New Delhi: The restoration work of ancient fortress Bala Hissar in Afghanistan’s Kabul, which received financial aid from the Government of India in August, has started. The fortress is being converted into the country’s first archaeological park.
The Aga Khan Trust for Culture (AKTC) Afghanistan, which is executing the project, plans to complete the work by 2022.
Ajmal Maiwandi, CEO of AKTC Afghanistan, told ThePrint that the archaeological park will be Kabul’s largest public green space.
On 25 August, Indian Ambassador to Afghanistan Vinay Kumar and diplomatic representative of the Agha Khan Development Network, Sheherazade Hirji, signed a memorandum of understanding (MoU) for the restoration of the 65-hectare site. Afghanistan President Ashraf Ghani was also present on the occasion.
At the signing ceremony, Ghani had said, “I think it would be a very good symbol for restoration of the city — for revitalisation…in the hope of a Kabul that will again be the centre for stability…”
Speaking to ThePrint last week, Maiwandi said, “Financial support from the Government of Indian has enabled AKTC to significantly ‘scale-up’ ongoing efforts to consolidate and safeguard severely damaged sections of fortification at the Bala Hissar citadel.”
Bala Hissar — the Citadel of Kabul
Bala Hissar, also known as the Citadel of Kabul, is an ancient fortress situated in the south of the old city of Kabul in Afghanistan.
“The Bala Hissar was the royal, military and administrative heart of Kabul for a significant period,” noted Alison Gascoigne, David Thomas and Fionna Kidd, authors of ‘In the Trenches: Rescue Archaeology at the Bala Hissar, Kabul’.
It also occupied a prominent position overlooking the city, and was once an important site during the two Anglo-Afghan wars fought in the 19th century. Several walls and sections of the historic site have fallen to ruin and in recent years, it was used as an active military base for the Afghan National Security Forces.

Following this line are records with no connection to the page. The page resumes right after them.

==> flow/design.v <==
module fullAdder(input logic a,b,cin,
					  output logic out,cout);
	assign out = (a ^ b) ^ cin;
	assign cout = ( b & cin) | (a & b) | (a & cin);
endmodule
module nBitsADD #(parameter N=32)
					  (input logic [N-1:0] a,b,
					   input logic cin,
					   output logic [N-1:0] out,
					   output logic overflow,cout);
	logic [N-1:0] carry;  
   genvar i;
   generate 
		for(i=0;i<N;i=i+1)
			begin: generateNbitAdder
				if(i==0)
					fullAdder f(a[0],b[0],cin,out[0],carry[0]); 
				else
					fullAdder f(a[i],b[i],carry[i-1],out[i],carry[i]);
			end
   endgenerate
	assign cout = carry[N-1];
	assign overflow = (carry[N-1] ^ carry[N-2]) | 1'b0;  
endmodule 
module Register #(parameter N=32)
					  (input logic [N-1:0] in,
						input logic clk, rst, enable,
						output logic [N-1:0] out);
	always_ff @ (posedge clk) begin
		if (rst) out<={N{1'b0}};
		else if (enable) out<=in;
		else out<=out;
	end	
endmodule 
module mux4 #(parameter N=32)
				 (input logic [N-1:0]in0,in1,in2,in3,in4,in5,in6,in7,in8,in9,in10,in11,in12,in13,in14,in15,
				  input logic [3:0] sel,
				  output logic [N-1:0]out);
	assign out=(sel == 4'b0)? in0 : (sel == 4'b1)? in1 : (sel == 4'b10)? in2 : (sel == 4'b11)? in3 :
				  (sel == 4'b100)? in4 : (sel == 4'b101)? in5 : (sel == 4'b110)? in6 : (sel == 4'b111)? in7 :
				  (sel == 4'b1000)? in8 : (sel == 4'b1001)? in9 : (sel == 4'b1010)? in10 : (sel == 4'b1011)? in11 :
				  (sel == 4'b1100)? in12 : (sel == 4'b1101)? in13 : (sel == 4'b1110)? in14 : in15;				
endmodule
module nBitsAND #(parameter N=32)
					  (input logic [N-1:0]a,b,
						output logic [N-1:0]out);
	assign out = a & b;
endmodule 
module nBitsOR #(parameter N=32)
					 (input logic [N-1:0]a,b,
					  output logic [N-1:0]out);
	assign out = a | b;
endmodule 
module nBitsNOT #(parameter N=32)
					  (input logic [N-1:0]a,
						output logic [N-1:0]out);
	assign out = ~a;
endmodule 
module nBitsC2 #(parameter N=32)
					 (input logic [N-1:0]a,
					  output logic [N-1:0]out);
	assign out = (~a) + 1'b1;
endmodule 
module nBitsShift	#(parameter N=32)
						 (input logic [N-1:0] a,
						  input logic [N-1:0]shamt,
						  input logic sel,  
						  output logic [N-1:0] out);
	logic [N-1:0] outIzq, outDer;
	assign outDer = a>>shamt;		
	assign outIzq = a<<shamt;
	assign out = (sel == 1'b0) ? outDer : outIzq;
endmodule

According to Maiwandi, the historic site was officially transferred to the Ministry of Information and Culture in 2012, from the Ministry of Defence.

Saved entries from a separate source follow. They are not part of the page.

### flow/design.v
`timescale 1ns / 1ps
module day3_part2_top( clk, rst, rom_addr, rom_data, sum, done );
    input clk;
    input rst;
    output [13:0] rom_addr;
    input [7:0] rom_data;
    output [31:0] sum;
    output done;
    reg [13:0] addr;
    wire [7:0] rom_out;
    reg [63:0] sub_group1;
    reg [63:0] sub_group2;
    reg [63:0] sub_group3;
    reg [63:0] comparator;
    reg [7:0] value;
    reg [31:0] sum_triples;
    localparam READ_1 = 3'b000, READ_2 = 3'b001, READ_3 = 3'b010, COMPARE = 3'b011, GET_VAL = 3'b100, CHECK = 3'b101, DONE = 3'b110;
    reg [2:0] state;
    reg int_done;
    assign sum = sum_triples;
    assign done = int_done;
    assign rom_addr = addr;
    assign rom_out = rom_data;
    always @ (posedge clk)
    begin
    if (rst)
    begin
        addr <= 14'b0;
        sub_group1 <= 64'b0;
        sub_group2 <= 64'b0;
        sub_group3 <= 64'b0;
        comparator <= 64'b0;
        value <= 8'b0;
        sum_triples <= 32'b0;
        state <= READ_1;
        int_done <= 1'b0;
    end
    else
    case (state)
    READ_1:
    begin
        addr <= addr + 1;
        if (rom_out == 8'b0)
            state <= READ_2;
        else
            sub_group1[rom_out] <= 1'b1;
    end
    READ_2:
    begin
        addr <= addr + 1;
        if (rom_out == 8'b0)
            state <= READ_3;
        else
            sub_group2[rom_out] <= 1'b1;
    end
    READ_3:
    begin
        addr <= addr + 1;
        if (rom_out == 8'b0)
            state <= COMPARE;
        else
            sub_group3[rom_out] <= 1'b1;
    end
    COMPARE:
    begin
        comparator <= sub_group1 & sub_group2 & sub_group3;
        if ((sub_group1 & sub_group2 & sub_group3) != 64'b0)
        begin
            value <= 8'b0;
            state <= GET_VAL;
        end
        else
        begin
            state <= CHECK;
        end
    end
    GET_VAL:
    begin
        comparator <= comparator >> 1;
        value <= value + 1;
        if (comparator == 1'b1)
        begin
            state <= CHECK;
            sum_triples <= sum_triples + value;
        end
    end
    CHECK:
    begin
        if (rom_out == 8'b0)
            state <= DONE;
        else
        begin
            state <= READ_1;
            sub_group1 <= 64'b0;
            sub_group2 <= 64'b0;
            sub_group3 <= 64'b0;
            comparator <= 64'b0;
        end
    end
    DONE:
    begin
        int_done <= 1'b1;
    end
    endcase
    end
endmodule
### flow/run.sh
#!/bin/bash
# the make line also repeats each setting of config.mk as NAME=value (left out here)
make -C /OpenROAD-flow-scripts/flow DESIGN_CONFIG=/design/flow/config.mk WORK_HOME=/design/flow/orfs CLKGATE_MAP_FILE= finish
### flow/config.mk
export PLATFORM = sky130hd
export DESIGN_NAME = day3_part2_top
export DESIGN_NICKNAME = day3_part2_top
export VERILOG_FILES = /design/flow/design.v
export SDC_FILE = /design/flow/constraint.sdc
export NUM_CORES = 4
export LEC_CHECK = 0
export ABC_AREA = 1
export CAP_MARGIN = 5
export CELL_PAD_IN_SITES_GLOBAL_PLACEMENT = 2
export CORE_ASPECT_RATIO = 1.08
export CORE_MARGIN = 8
export CORE_UTILIZATION = 50
export CTS_CLUSTER_DIAMETER = 62
export CTS_CLUSTER_SIZE = 64
export GPL_ROUTABILITY_DRIVEN = 1
export GPL_TIMING_DRIVEN = 0
export MIN_ROUTING_LAYER = met1
export PLACE_DENSITY = 0.64
export SETUP_SLACK_MARGIN = 0.11
export SLEW_MARGIN = 5
export TNS_END_PERCENT = 65
### flow/constraint.sdc
create_clock -name core_clock -period 3.46 [get_ports {clk}]
set_input_delay 0.6920 -clock core_clock [delete_from_list [all_inputs] [get_ports {clk}]]
set_output_delay 0.6920 -clock core_clock [all_outputs]
set_load 0.01 [all_outputs]
==> datasheet_impl.txt, run 1 <==
Physical design parameters

Parameter                              Value

Synthesis
  Mux contribution to synthesized area    0
  Syn_nets    1,938
  Average footprint of a synthesized cell    7.26 µm²
  Cell types with the highest counts after synthesis    sky130_fd_sc_hd__dfxtp_1, sky130_fd_sc_hd__a21oi_1, sky130_fd_sc_hd__nor2_1
  Post-Synth XOR/XNOR Area    0.0162
  Library cell occupying the most area in the post-synthesis netlist    sky130_fd_sc_hd__dfxtp_1
  Synth area leaders    sky130_fd_sc_hd__dfxtp_1, sky130_fd_sc_hd__a21oi_1, sky130_fd_sc_hd__nor2_1, sky130_fd_sc_hd__nand3_1, sky130_fd_sc_hd__nand2_1
  Number of synthesized register bits    318
  Main synth FF type    sky130_fd_sc_hd__dfxtp_1
  Synthesized-area fraction occupied by ao, oa, aoi and oai cells    0.179
  Sequential-to-total area share from yosys stat    0.458
  Chip Area, Yosys    13,900 µm²
  Synth logic family    simple AND/OR/NAND/NOR gates
  Share of async-settable or async-resettable flops after synthesis    0
  Count of cell types in the netlist    37
  Adder and majority gate portion of the synthesized area    0.0113
  Dominant cell area share    0.458
  Area of the mapped netlist    13,900 µm²
  Simple-Gate Fraction of Synth Area    0.248
  Post-synth EDFFs    0
  Number of cells in Yosys stat    1,916
  Most frequent cell after synthesis    sky130_fd_sc_hd__dfxtp_1
  Number of standard cells after synthesis    1,916
  Syn. warnings    1

Floorplanning
  Die height    189 µm
  Number of rows created at floorplan    63
  FP Util    0.507
  Die Width    177 µm
  Core box area    27,400 µm²
  Chip footprint    33,400 µm²

Run status
  Stage at which the run stopped    global placement without I/O (3_1_place_gp_skip_io)
  Error that halted the flow    [ERROR GPL-0301] Utilization 100.454 % exceeds 100%.
  Result of the run    stopped before the end
==> inputs of run 2 (changes only) <==
CAP_MARGIN = 20   (was 5)
CELL_PAD_IN_SITES_DETAIL_PLACEMENT = 1   (was unset)
CELL_PAD_IN_SITES_GLOBAL_PLACEMENT = 3   (was 2)
CORE_ASPECT_RATIO = 1.99   (was 1.08)
CORE_MARGIN = 3   (was 8)
CORE_UTILIZATION = 40   (was 50)
CTS_CLUSTER_DIAMETER = unset   (was 62)
CTS_CLUSTER_SIZE = unset   (was 64)
GPL_ROUTABILITY_DRIVEN = 0   (was 1)
HOLD_SLACK_MARGIN = 0.26   (was unset)
MIN_ROUTING_LAYER = met2   (was met1)
PLACE_DENSITY = unset   (was 0.64)
SETUP_SLACK_MARGIN = 0.74   (was 0.11)
SLEW_MARGIN = 20   (was 5)
TNS_END_PERCENT = unset   (was 65)
clock period = 4.0 ns   (was 3.46 ns; I/O delays follow)
==> run 2 against run 1 <==
The run fails in global placement (3_3_place_gp). Synthesized cell count unchanged. Die size is 11% higher. Synthesized area did not move.
==> datasheet_impl.txt, run 2 <==
Physical design parameters

Parameter                              Value

Run status
  Result of the run    stopped before the end (unchanged)
  Stage at which the run stopped    global placement (3_3_place_gp) (was global placement without I/O (3_1_place_gp_skip_io))
  Error that halted the flow    [ERROR GPL-0301] Utilization 100.355 % exceeds 100%. (was [ERROR GPL-0301] Utilization 100.454 % exceeds 100%.)

Floorplanning
  I/O pin total    57
  Number of rows created at floorplan    95 (was 63)
  Core box area    34,000 µm² (was 27,400 µm²)
  Chip footprint    37,200 µm² (was 33,400 µm²)
  FP Util    0.409 (was 0.507)
  Die Width    138 µm (was 177 µm)
  Die height    269 µm (was 189 µm)

Synthesis
  Syn. warnings    1 (unchanged)
  Simple-Gate Fraction of Synth Area    0.248 (unchanged)
  Synth area leaders    sky130_fd_sc_hd__dfxtp_1, sky130_fd_sc_hd__a21oi_1, sky130_fd_sc_hd__nor2_1, sky130_fd_sc_hd__nand3_1, sky130_fd_sc_hd__nand2_1 (unchanged)
  Synthesized-area fraction occupied by ao, oa, aoi and oai cells    0.179 (unchanged)
  Dominant cell area share    0.458 (unchanged)
  Main synth FF type    sky130_fd_sc_hd__dfxtp_1 (unchanged)
  Number of synthesized register bits    318 (unchanged)
  Sequential-to-total area share from yosys stat    0.458 (unchanged)
  Adder and majority gate portion of the synthesized area    0.0113 (unchanged)
  Synth logic family    simple AND/OR/NAND/NOR gates (unchanged)
  Post-Synth XOR/XNOR Area    0.0162 (unchanged)
  Mux contribution to synthesized area    0 (unchanged)
  Average footprint of a synthesized cell    7.26 µm² (unchanged)
  Number of cells in Yosys stat    1,916 (unchanged)
  Share of async-settable or async-resettable flops after synthesis    0 (unchanged)
  Area of the mapped netlist    13,900 µm² (unchanged)
  Cell types with the highest counts after synthesis    sky130_fd_sc_hd__dfxtp_1, sky130_fd_sc_hd__a21oi_1, sky130_fd_sc_hd__nor2_1 (unchanged)
  Count of cell types in the netlist    37 (unchanged)
  Most frequent cell after synthesis    sky130_fd_sc_hd__dfxtp_1 (unchanged)
  Post-synth EDFFs    0 (unchanged)
  Number of standard cells after synthesis    1,916 (unchanged)
  Syn_nets    1,938 (unchanged)
  Library cell occupying the most area in the post-synthesis netlist    sky130_fd_sc_hd__dfxtp_1 (unchanged)
  Chip Area, Yosys    13,900 µm² (unchanged)
==> inputs of run 3 (changes only) <==
ABC_AREA = unset   (was 1)
CELL_PAD_IN_SITES_DETAIL_PLACEMENT = unset   (was 1)
CELL_PAD_IN_SITES_GLOBAL_PLACEMENT = unset   (was 3)
CORE_ASPECT_RATIO = unset   (was 1.99)
CORE_MARGIN = 2   (was 3)
CORE_UTILIZATION = 67   (was 40)
GPL_ROUTABILITY_DRIVEN = unset   (was 0)
GPL_TIMING_DRIVEN = unset   (was 0)
HOLD_SLACK_MARGIN = unset   (was 0.26)
MIN_ROUTING_LAYER = unset   (was met2)
SETUP_SLACK_MARGIN = 0.83   (was 0.74)
clock period = 3.0 ns   (was 4.0 ns; I/O delays follow)
==> run 3 against run 2 <==
Now clean on timing, DRC and antenna. Synthesized cell count decreased by 22%. Synthesized area decreased by 7.9%. Die size down 46%.
==> datasheet_impl.txt, run 3 <==
Physical implementation characteristics

Parameter                              Value

Final timing
  Worst slew margin    0.512
  Setup repair after global routing missed its margin    true
  Fin. max-slew vios    0
  Highest attainable clock frequency    0.391 GHz
  Final critical path time including I/O delays and setup    2560 ps
  Final Hold Violating Endpoints    0
  Worst-Margin Slew    732 ps
  Number of setup violations in the final report    0
  Worst slack on hold paths    458 ps
  Worst clock skew    19.6 ps
  Share of the cycle needed by the critical path after routing    0.853

Critical path
  Largest fanout on the critical path    6
  Endpoint of the lowest-slack register-to-register path    sum_triples[16]
  Worst stage delay on the critical path    420 ps
  Critical Path Start    comparator[8]
  Buffer-and-inverter tally for the worst setup path    3
  CP cell instances    nor4_4 > nand4_1 > nor4_4 > buf_4 > nand3_4 > buf_8 > clkbuf_16 > or4_1 > a21oi_1
  Critical path depth    9
  Critical path capture point    sum_triples[16]
  CP endpoint kind    flop
  Register-to-Register Setup Slack    440 ps
  FF-to-FF Start    comparator[8]
  Required time of the critical path    3490 ps
  Critical path type    reg2reg
  Most frequent CP cell    sky130_fd_sc_hd__nor4_4
  Master of the slowest instance on the critical path    sky130_fd_sc_hd__or4_1
  Critical path launch point type    flop
  Data arrival time of the critical path    3050 ps
  R2R depth    9
  Kind of cell with the highest combined delay on the critical path    simple AND/OR/NAND/NOR gates

Power and ir drop
  Combinational power share    0.049
  Total sequential power    4.24 mW
  Switching power    2.02 mW
  Pwr per Cell Area    518 nW/µm²
  Top contributor to total power    registers
  Power in the clock group    4.05 mW
  Combinational logic power    428 µW
  Clk network pwr share    0.465
  Switching Fraction    0.231
  Total power draw    8.72 mW
  Internal power    6.70 mW
  Largest vdd supply drop    0.473 mV
  Static Leakage    5.89 nW
  Sequential group share of total power    0.486

Route
  Number of nets still failing antenna checks after routing    0
  Detailed-route via count    13,000
  DR iter-0 viols    1,967
  Final wirelength    45,400 µm
  Post-route DRC    0
  Antenna diode instance count    0
  Via-to-Cell Ratio    7.03
  Detail-routed net length per standard cell    24.5 µm
  Iteration count of the initial detailed-routing pass    8

Synthesis
  Synthesized-area fraction occupied by ao, oa, aoi and oai cells    0.179 (about the same)
  Library cell occupying the most area in the post-synthesis netlist    sky130_fd_sc_hd__dfxtp_1 (unchanged)
  Dominant cell area share    0.497 (was 0.458)
  Syn_nets    1,516 (was 1,938)
  Chip Area, Yosys    12,800 µm² (was 13,900 µm²)
  Sequential-to-total area share from yosys stat    0.497 (was 0.458)
  Number of cells in Yosys stat    1,494 (was 1,916)
  Most frequent cell after synthesis    sky130_fd_sc_hd__dfxtp_1 (unchanged)
  Post-Synth XOR/XNOR Area    0.0205 (was 0.0162)
  Main synth FF type    sky130_fd_sc_hd__dfxtp_1 (unchanged)
  Area of the mapped netlist    12,800 µm² (was 13,900 µm²)
  Post-synth EDFFs    0 (unchanged)
  Synth area leaders    sky130_fd_sc_hd__dfxtp_1, sky130_fd_sc_hd__nor2_1, sky130_fd_sc_hd__a21oi_1, sky130_fd_sc_hd__a311oi_1, sky130_fd_sc_hd__nand2_1 (was sky130_fd_sc_hd__dfxtp_1, sky130_fd_sc_hd__a21oi_1, sky130_fd_sc_hd__nor2_1, sky130_fd_sc_hd__nand3_1, sky130_fd_sc_hd__nand2_1)
  Number of synthesized register bits    318 (unchanged)
  Number of standard cells after synthesis    1,494 (was 1,916)
  Simple-Gate Fraction of Synth Area    0.255 (was 0.248)
  Share of async-settable or async-resettable flops after synthesis    0 (unchanged)
  Mux contribution to synthesized area    0.00312 (was 0)
  Syn. warnings    1 (unchanged)
  Synth logic family    simple AND/OR/NAND/NOR gates (unchanged)
  Cell types with the highest counts after synthesis    sky130_fd_sc_hd__dfxtp_1, sky130_fd_sc_hd__nor2_1, sky130_fd_sc_hd__nand2_1 (was sky130_fd_sc_hd__dfxtp_1, sky130_fd_sc_hd__a21oi_1, sky130_fd_sc_hd__nor2_1)
  Adder and majority gate portion of the synthesized area    0.0123 (was 0.0113)
  Average footprint of a synthesized cell    8.58 µm² (was 7.26 µm²)
  Count of cell types in the netlist    56 (was 37)

Floorplanning
  FP Util    0.683 (was 0.409)
  Die Width    142 µm (was 138 µm)
  Chip footprint    20,300 µm² (was 37,200 µm²)
  Number of rows created at floorplan    50 (was 95)
  Die height    142 µm (was 269 µm)
  Core box area    18,800 µm² (was 34,000 µm²)
  I/O pin total    57 (unchanged)

Placed design
  Post-detailed-placement half-perimeter wirelength    23,100 µm
  Number of cells in the design after placement    1,742
  Input/output buffers    56
  Gp weighted congestion    0.864

Run
  Stage-log warning count    33
  Max Cap Violations    0

Global route
  Maximum number of pins on one net before global-route repair    127
  Number of global-route vias before repair    11,100
  Wire length of the first global-routing pass    60,200 µm
  Sum of overflow across all layers after global routing    0
  Number of antenna violations at the first check in global routing    1
  Total global-route track usage    0.373

Clock tree
  Clock sink count    318
  Clock tree buffer depth    3
  TritonCTS Buffers    31
  Hold-fix buffers at CTS    0
  Clock-pin slew on the worst setup and hold paths    70 ps
  Latest clock arrival within the worst-skew pair    580 ps
  H-tree depth reported by CTS    1
  TritonCTS clock tree    done
  Clock tree root buffer cell    sky130_fd_sc_hd__clkbuf_16

Final layout
  Post-layout instance count excluding filler cells    1,850
  Core occupancy in the finished layout    0.897
  FILL cells    787
  Layout overhead on the synthesized area    31.4%
  Net count of the finished layout    1,614

Hold path
  Launch point of the worst hold path    sub_group2[63]
  Cell depth of the worst min-delay path    2
  Hold Path Class    reg2reg
  Endpoint of the worst hold path    sub_group2[63]

Run status
  Result of the run  no timing/DRC/antenna violations (was stopped before the end)
## run 3: routing by layer
metal	share of wire	GRT usage	vias up
li1	-	-	5522
met3	0.11	0.0629	285
met5	0	0	-
met2	0.46	0.607	1018
met4	0.061	0.109	0
met1	0.37	0.513	6175
## run 3: metrics by stage
stage	worst slack, ps	area (µm²)	TNS, ps
2_1_floorplan	629	13400	0
3_3_place_gp	14.8	14100	0
3_5_place_dp	-127	14100	-1280
4_1_cts	557	15900	0
5_1_grt	346	16800	0
6_report	442	16800	0
## run 3: layout make-up
class,instances,area (µm²),share of cell area
sequential,318,6400,0.380
multi-input combinational,1067,7250,0.430
inverter,16,65.1,0.00386
clock buffer,46,932,0.0553
clock inverter,11,126,0.00750
tap,234,293,0.0174
timing repair buffer,158,1770,0.105
## run 3: what timing repair did
action	in CTS	in global routing
setup buffers	24	7
pin swaps	28	149
gates cloned	7	13
endpoints found under the setup margin	294	306
resized	87	168
==> inputs of run 4 (changes only) <==
CELL_PAD_IN_SITES_GLOBAL_PLACEMENT = 0   (was unset)
CORE_MARGIN = 3   (was 2)
CORE_UTILIZATION = 70   (was 67)
CTS_CLUSTER_DIAMETER = 204   (was unset)
CTS_CLUSTER_SIZE = 13   (was unset)
GPL_ROUTABILITY_DRIVEN = 1   (was unset)
GPL_TIMING_DRIVEN = 1   (was unset)
MIN_ROUTING_LAYER = met1   (was unset)
PLACE_DENSITY_LB_ADDON = 0.29   (was unset)
SETUP_SLACK_MARGIN = 0.11   (was 0.83)
SLEW_MARGIN = 40   (was 20)
TNS_END_PERCENT = 65   (was unset)
clock period = 2.73 ns   (was 3.0 ns; I/O delays follow)
==> run 4 against run 3 <==
Largest cell class is now flip-flops and latches. First-iteration DRC count fell by 20%. Sequential cell count unchanged. Final cell count down 3.4%. Clock-buffer cell count shrank 17. Global-route usage down 3.1 points. Clock skew shrank 5.9 ps. Register-to-register slack got worse by 280 ps. Clock power is 15% lower. Wire length down 23%. Critical endpoint is now sub_group3[12]. Power is 3.4% lower. Utilization decreased by 5.3 points. Sequential power increased by 9.9%. Still clean on timing, DRC and antenna.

Restoration efforts amid Covid
The two-year project aims to complete structural consolidation work on all sections of above-ground structures by the end of 2022. While the work started in the middle of the pandemic, Maiwandi said all necessary precautions are being followed.
“The pandemic will have little direct effect on the implementation of the project in the long-term,” he said, adding that most project activities occur in open areas with sufficient facility for social distancing and other health provisions.
According to the AKTC, the funding provided by the Government of India is for Phase-I activities, which includes safeguarding the remaining heritage value of the site.
The project aims to restore historic structures, including stone and fired brick fortifications, large buttresses and segments of tiled decoration. This is to retain the authenticity of the fortress’ original architecture and building techniques.
Future work will include extensive archaeology, landscaping and establishment of essential visitor facilities.
A wide range of conservation experts, archaeologists, architects and surveyors are working on the project, besides technicians and de-miners, who are required to carefully remove vast amounts of unexploded ordnance (artillery) from the former military base.
Several hundred labourers, craftsmen and young university students will also be engaged in the project as it progresses, Maiwandi told ThePrint.
This is not the first time India and Afghanistan have worked together to restore a historical site. The two countries jointly worked on the restoration of Kabul’s Stor Palace, also known as the Qasre Storay, which was inaugurated in 2016.